#### Task objective
From the records below, transcribe only the lines running from the one with "and+or+nand+nor | 5 | 0.43" through the one with "- REMOVE_ABC_BUFFERS: not set -> 1". Keep both of those end lines.
------------------------------------------------
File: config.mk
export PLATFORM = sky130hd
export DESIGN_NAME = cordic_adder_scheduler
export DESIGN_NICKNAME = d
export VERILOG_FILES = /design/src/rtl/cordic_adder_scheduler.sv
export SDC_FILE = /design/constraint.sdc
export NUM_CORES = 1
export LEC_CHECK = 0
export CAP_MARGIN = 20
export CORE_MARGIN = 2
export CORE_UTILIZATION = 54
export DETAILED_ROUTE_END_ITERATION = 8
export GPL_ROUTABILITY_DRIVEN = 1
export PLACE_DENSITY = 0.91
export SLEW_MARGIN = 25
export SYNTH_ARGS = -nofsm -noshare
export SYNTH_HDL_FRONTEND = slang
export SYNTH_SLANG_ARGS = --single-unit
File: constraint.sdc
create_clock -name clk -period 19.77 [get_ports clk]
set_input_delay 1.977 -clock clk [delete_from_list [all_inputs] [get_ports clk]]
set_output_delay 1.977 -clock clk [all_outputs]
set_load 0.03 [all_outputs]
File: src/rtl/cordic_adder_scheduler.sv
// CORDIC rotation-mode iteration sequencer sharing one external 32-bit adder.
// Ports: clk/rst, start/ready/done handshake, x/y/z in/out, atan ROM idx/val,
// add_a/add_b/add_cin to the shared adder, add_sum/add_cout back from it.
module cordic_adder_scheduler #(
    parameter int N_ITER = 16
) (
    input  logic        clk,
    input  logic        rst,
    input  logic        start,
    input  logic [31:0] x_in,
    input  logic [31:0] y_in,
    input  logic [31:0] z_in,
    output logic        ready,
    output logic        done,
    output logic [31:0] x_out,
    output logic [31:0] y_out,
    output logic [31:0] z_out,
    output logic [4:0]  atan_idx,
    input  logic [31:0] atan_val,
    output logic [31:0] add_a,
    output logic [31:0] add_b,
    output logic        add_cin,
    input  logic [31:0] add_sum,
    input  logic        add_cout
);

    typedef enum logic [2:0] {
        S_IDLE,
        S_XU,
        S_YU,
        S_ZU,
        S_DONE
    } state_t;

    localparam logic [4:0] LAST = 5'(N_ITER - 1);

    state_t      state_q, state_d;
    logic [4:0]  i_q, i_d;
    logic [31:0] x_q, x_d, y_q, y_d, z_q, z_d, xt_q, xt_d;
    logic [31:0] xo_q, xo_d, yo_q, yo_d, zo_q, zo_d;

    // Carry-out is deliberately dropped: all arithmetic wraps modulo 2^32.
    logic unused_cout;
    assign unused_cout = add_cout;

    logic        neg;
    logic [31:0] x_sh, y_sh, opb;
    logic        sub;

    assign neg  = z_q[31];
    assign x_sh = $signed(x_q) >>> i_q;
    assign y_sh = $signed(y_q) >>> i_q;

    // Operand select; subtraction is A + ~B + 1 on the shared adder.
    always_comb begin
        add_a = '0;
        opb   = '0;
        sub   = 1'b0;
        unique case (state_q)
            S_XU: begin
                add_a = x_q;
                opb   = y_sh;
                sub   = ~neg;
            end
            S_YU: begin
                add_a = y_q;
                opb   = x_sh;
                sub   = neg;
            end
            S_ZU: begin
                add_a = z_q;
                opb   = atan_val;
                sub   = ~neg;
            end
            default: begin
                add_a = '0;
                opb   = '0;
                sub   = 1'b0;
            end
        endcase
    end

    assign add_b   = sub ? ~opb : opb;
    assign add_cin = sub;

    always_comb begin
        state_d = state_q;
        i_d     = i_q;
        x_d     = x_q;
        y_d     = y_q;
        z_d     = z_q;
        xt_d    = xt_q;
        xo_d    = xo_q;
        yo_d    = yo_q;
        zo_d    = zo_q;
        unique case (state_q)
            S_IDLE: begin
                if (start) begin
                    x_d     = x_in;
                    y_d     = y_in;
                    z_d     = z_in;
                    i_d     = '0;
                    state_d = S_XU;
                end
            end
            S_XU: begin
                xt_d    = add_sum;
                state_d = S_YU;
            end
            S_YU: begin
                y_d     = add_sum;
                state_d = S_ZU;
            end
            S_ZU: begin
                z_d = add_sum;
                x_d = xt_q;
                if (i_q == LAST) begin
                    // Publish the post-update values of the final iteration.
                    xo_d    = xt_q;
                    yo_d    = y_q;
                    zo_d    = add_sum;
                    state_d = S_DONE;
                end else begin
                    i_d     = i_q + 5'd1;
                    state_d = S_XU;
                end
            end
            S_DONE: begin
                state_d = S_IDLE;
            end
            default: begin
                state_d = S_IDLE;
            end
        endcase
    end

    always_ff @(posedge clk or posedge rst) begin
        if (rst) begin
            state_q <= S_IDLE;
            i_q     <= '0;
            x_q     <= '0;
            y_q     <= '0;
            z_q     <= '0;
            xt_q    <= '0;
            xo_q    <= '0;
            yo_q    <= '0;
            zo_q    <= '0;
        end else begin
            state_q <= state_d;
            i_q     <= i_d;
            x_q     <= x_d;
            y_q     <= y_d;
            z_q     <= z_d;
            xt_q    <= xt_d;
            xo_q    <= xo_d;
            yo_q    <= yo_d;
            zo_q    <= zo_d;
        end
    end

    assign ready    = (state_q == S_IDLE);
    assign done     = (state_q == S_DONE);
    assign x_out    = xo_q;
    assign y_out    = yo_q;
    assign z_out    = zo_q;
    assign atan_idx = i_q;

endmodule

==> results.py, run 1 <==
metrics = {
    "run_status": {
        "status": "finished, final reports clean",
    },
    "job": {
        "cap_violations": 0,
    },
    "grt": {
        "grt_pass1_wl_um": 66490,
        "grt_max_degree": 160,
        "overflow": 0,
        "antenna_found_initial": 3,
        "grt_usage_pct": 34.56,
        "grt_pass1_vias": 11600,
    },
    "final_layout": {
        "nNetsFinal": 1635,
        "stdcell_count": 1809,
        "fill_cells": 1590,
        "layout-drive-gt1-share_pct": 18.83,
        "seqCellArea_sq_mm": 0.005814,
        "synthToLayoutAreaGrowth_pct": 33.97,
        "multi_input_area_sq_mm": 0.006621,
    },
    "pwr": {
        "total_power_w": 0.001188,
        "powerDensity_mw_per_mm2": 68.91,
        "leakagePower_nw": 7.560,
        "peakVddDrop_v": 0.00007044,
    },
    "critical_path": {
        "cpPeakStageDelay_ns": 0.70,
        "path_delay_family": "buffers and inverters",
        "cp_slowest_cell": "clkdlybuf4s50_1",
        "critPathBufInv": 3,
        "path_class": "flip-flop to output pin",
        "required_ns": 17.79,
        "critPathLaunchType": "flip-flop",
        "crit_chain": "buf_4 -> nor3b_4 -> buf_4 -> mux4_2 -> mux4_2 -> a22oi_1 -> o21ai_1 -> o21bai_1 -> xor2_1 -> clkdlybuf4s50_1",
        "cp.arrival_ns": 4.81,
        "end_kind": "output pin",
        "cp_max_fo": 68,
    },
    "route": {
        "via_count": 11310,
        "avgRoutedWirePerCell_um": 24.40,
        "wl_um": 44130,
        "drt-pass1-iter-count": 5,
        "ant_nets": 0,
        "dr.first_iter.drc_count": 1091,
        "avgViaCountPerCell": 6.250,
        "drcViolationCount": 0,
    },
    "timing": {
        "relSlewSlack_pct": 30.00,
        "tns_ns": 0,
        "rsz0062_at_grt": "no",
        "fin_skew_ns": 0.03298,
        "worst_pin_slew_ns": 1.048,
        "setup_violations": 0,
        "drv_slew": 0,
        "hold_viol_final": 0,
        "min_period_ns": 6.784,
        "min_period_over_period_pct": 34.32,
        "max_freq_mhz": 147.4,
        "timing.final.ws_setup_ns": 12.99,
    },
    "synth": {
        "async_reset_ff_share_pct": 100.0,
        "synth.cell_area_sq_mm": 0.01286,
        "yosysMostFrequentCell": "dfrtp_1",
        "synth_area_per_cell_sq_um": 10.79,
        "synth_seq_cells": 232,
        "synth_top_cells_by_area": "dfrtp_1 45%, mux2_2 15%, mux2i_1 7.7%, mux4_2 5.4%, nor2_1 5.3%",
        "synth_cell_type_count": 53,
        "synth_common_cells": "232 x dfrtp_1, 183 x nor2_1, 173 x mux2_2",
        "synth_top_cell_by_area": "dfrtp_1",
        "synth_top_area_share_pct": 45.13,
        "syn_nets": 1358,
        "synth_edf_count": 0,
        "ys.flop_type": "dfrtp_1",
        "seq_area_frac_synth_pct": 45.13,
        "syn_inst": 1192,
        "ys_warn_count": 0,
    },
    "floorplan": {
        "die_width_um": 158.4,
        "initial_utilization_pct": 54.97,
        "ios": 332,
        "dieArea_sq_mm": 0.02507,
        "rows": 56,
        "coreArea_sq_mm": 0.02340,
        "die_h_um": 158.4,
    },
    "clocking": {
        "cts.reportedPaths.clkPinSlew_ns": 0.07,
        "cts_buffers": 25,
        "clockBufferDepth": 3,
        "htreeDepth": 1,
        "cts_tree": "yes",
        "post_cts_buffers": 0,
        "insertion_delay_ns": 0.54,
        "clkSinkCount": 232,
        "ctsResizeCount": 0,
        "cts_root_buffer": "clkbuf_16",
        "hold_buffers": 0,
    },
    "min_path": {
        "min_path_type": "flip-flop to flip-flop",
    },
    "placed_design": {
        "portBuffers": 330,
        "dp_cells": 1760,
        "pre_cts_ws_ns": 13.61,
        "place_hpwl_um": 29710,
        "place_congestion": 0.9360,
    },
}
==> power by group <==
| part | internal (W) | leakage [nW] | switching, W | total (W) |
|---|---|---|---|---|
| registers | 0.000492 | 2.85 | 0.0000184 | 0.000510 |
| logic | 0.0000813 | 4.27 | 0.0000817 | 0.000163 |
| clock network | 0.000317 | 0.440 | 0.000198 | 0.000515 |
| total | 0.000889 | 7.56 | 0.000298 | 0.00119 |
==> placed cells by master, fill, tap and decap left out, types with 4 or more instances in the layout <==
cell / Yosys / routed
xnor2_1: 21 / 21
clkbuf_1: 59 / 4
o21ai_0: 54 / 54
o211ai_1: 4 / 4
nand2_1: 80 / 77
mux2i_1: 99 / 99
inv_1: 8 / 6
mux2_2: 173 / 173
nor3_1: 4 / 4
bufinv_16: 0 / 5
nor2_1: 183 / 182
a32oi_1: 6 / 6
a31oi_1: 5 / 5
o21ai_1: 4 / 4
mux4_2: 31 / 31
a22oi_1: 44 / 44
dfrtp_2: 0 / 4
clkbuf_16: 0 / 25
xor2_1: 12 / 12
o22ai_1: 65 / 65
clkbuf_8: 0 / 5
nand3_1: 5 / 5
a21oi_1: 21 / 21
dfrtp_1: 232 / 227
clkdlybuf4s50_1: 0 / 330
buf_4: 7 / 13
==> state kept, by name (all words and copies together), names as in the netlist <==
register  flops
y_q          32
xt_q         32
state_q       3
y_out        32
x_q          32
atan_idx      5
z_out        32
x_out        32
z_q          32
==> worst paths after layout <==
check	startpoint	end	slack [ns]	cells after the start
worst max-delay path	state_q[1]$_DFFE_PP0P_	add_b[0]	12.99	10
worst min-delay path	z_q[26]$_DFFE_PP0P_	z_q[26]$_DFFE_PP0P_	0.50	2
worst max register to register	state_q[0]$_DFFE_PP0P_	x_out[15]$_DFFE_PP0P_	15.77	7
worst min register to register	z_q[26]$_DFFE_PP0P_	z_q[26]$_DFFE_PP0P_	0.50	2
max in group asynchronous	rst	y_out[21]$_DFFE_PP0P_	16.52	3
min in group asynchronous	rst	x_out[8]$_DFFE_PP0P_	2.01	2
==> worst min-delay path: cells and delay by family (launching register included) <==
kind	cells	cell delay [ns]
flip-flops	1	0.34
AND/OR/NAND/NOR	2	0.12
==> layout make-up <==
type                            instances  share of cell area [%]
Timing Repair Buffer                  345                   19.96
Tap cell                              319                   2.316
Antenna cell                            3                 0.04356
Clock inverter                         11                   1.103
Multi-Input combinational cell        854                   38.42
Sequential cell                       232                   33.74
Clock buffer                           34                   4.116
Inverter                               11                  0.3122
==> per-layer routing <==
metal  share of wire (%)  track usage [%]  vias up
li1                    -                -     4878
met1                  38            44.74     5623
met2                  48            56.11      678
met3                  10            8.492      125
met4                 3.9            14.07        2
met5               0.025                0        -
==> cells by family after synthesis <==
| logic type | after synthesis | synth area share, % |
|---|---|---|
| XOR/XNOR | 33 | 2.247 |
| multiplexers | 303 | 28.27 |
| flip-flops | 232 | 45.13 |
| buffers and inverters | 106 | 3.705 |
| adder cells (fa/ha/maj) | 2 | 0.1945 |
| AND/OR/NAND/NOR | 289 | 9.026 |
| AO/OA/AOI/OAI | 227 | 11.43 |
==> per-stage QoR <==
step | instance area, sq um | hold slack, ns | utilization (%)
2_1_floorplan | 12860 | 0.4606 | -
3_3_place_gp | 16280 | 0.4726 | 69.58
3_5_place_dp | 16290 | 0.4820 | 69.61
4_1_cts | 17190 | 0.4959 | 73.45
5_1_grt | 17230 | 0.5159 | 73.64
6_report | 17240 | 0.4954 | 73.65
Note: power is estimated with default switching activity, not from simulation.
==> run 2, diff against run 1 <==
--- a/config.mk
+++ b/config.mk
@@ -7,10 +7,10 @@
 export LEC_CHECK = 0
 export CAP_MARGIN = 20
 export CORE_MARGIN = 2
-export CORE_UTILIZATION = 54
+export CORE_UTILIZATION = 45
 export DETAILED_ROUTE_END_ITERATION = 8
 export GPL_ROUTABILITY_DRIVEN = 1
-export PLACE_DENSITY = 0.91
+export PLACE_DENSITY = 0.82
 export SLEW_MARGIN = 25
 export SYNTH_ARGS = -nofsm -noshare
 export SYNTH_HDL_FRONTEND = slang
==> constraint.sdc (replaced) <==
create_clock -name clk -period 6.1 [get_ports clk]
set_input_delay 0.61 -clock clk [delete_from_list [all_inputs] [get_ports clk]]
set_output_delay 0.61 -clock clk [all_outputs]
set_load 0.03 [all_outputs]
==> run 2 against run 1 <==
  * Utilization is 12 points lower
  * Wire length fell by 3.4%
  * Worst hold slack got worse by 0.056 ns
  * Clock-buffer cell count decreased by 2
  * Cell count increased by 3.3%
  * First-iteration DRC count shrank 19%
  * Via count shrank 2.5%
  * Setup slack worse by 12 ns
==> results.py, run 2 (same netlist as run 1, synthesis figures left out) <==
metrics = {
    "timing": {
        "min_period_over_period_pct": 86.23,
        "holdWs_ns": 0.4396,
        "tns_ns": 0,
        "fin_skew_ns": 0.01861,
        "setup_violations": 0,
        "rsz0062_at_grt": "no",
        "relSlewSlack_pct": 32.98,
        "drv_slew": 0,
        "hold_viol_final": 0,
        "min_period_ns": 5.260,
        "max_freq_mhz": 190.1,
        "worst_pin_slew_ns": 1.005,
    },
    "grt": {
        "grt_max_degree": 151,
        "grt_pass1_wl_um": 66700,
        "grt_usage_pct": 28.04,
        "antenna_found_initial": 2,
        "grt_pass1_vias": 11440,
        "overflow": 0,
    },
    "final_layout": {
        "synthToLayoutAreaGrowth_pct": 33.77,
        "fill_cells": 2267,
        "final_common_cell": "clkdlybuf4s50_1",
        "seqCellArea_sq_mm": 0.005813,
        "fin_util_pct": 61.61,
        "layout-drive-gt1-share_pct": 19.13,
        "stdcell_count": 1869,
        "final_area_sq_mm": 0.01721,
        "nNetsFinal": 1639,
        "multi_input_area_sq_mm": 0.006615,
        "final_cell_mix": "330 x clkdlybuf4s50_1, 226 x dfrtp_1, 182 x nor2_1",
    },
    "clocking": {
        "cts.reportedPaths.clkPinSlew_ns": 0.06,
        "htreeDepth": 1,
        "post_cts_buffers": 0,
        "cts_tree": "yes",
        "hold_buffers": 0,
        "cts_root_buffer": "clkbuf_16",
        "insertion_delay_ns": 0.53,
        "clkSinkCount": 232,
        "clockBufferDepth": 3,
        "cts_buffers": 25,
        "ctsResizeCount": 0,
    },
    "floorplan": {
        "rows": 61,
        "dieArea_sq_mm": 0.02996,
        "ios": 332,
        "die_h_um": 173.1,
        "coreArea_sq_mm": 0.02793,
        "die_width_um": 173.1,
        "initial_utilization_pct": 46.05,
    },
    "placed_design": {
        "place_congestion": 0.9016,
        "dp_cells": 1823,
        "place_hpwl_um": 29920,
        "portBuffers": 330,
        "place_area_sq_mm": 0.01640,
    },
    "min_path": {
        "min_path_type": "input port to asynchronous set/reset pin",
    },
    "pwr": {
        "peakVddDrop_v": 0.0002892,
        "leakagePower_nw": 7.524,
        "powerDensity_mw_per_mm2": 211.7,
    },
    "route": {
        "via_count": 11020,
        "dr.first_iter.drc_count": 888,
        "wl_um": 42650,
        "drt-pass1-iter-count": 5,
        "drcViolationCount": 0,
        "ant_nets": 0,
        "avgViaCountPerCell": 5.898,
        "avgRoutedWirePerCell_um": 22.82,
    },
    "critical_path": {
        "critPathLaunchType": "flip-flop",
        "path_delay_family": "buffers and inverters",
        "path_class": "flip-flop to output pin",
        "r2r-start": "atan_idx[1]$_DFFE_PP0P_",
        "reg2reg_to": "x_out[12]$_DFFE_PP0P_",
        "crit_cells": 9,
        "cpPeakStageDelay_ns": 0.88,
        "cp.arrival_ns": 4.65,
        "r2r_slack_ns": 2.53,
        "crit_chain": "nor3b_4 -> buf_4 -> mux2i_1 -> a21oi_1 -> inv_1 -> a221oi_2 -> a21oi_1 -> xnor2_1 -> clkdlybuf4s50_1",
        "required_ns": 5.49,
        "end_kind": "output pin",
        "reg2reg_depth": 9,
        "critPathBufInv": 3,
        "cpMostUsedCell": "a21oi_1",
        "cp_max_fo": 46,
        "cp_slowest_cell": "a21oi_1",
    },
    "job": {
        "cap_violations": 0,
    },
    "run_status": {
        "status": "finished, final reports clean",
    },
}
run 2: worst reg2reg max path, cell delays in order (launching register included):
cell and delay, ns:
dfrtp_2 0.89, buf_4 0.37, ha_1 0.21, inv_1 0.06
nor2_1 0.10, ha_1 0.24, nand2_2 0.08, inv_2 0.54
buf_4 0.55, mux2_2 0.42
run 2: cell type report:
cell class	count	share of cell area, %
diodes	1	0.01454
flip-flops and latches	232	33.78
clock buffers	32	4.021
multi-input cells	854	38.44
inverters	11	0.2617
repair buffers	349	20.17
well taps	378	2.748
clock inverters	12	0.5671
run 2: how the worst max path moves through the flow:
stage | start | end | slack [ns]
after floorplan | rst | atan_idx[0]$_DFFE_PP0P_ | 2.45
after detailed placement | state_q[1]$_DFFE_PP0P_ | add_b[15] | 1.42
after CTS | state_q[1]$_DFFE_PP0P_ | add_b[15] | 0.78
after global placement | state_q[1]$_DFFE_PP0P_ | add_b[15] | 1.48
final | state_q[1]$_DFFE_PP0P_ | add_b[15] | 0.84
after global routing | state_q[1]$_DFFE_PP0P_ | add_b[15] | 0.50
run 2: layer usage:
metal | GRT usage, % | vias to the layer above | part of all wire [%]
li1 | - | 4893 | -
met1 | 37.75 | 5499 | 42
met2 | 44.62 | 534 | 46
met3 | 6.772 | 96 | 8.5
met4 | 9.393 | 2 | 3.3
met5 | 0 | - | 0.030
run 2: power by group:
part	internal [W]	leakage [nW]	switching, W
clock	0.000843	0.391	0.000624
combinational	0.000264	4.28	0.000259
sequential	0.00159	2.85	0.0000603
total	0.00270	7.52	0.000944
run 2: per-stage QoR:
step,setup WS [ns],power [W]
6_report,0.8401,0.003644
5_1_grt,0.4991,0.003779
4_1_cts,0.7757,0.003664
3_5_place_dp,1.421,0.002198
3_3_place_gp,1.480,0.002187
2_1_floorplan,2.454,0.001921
------------------------------------------------
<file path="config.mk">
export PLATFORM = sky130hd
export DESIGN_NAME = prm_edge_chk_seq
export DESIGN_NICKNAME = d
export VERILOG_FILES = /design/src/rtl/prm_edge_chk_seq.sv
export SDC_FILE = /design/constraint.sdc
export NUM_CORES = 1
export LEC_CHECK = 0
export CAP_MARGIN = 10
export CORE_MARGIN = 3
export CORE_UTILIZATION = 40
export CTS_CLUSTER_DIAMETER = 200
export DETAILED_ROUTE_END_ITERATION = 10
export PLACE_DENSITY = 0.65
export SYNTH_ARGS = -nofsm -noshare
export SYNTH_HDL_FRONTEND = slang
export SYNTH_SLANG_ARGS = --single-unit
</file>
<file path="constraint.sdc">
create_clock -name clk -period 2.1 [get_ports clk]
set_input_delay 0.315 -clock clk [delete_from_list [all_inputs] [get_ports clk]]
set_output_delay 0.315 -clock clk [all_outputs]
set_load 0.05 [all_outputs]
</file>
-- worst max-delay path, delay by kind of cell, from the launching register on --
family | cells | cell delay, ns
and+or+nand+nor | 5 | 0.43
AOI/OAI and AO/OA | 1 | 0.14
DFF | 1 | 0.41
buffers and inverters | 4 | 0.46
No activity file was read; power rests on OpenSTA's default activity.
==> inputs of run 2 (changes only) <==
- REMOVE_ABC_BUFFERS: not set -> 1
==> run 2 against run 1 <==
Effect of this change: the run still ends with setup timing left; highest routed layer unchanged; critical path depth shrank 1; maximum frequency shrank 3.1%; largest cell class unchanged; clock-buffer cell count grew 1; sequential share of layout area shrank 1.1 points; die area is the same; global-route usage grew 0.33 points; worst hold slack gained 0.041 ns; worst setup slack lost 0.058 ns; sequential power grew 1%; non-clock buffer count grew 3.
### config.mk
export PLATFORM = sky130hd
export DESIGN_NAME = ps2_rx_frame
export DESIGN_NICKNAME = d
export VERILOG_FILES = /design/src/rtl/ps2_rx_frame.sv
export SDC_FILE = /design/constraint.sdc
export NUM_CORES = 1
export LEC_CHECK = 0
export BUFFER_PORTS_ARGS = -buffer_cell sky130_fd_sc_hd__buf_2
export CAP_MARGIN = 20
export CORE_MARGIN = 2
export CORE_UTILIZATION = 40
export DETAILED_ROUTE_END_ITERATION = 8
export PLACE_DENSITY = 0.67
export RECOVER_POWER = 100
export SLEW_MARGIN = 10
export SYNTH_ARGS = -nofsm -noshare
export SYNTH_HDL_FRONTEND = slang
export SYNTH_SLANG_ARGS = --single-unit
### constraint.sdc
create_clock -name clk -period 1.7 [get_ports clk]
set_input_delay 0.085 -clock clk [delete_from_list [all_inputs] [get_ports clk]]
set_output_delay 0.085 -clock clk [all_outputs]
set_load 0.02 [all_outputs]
------------------------------------------------
#### Solution to the problem
and+or+nand+nor | 5 | 0.43
AOI/OAI and AO/OA | 1 | 0.14
DFF | 1 | 0.41
buffers and inverters | 4 | 0.46
No activity file was read; power rests on OpenSTA's default activity.
==> inputs of run 2 (changes only) <==
- REMOVE_ABC_BUFFERS: not set -> 1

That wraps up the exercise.